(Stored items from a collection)
===

--- config.mk ---
export PLATFORM = sky130hd
export DESIGN_NAME = pass_entry_ctrl
export DESIGN_NICKNAME = d
export VERILOG_FILES = /design/src/rtl/pass_entry_ctrl.sv
export SDC_FILE = /design/constraint.sdc
export NUM_CORES = 1
export LEC_CHECK = 0
export CORE_MARGIN = 10
export CORE_UTILIZATION = 40
export DETAILED_ROUTE_END_ITERATION = 10
export PLACE_DENSITY = 0.63
export SETUP_SLACK_MARGIN = 0.05
export SLEW_MARGIN = 20
export SYNTH_ARGS = -nofsm -noshare
export SYNTH_HDL_FRONTEND = slang
export SYNTH_SLANG_ARGS = --single-unit
--- constraint.sdc ---
create_clock -name clk -period 1.9 [get_ports clk]
set_input_delay 0.19 -clock clk [delete_from_list [all_inputs] [get_ports clk]]
set_output_delay 0.19 -clock clk [all_outputs]
set_load 0.02 [all_outputs]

===

THE TASK:
Return the opening line of the data and every line after it through the line containing "export CORE_MARGIN = 10", please, exactly as written and with nothing added.

RESULT OF THIS TASK:
--- config.mk ---
export PLATFORM = sky130hd
export DESIGN_NAME = pass_entry_ctrl
export DESIGN_NICKNAME = d
export VERILOG_FILES = /design/src/rtl/pass_entry_ctrl.sv
export SDC_FILE = /design/constraint.sdc
export NUM_CORES = 1
export LEC_CHECK = 0
export CORE_MARGIN = 10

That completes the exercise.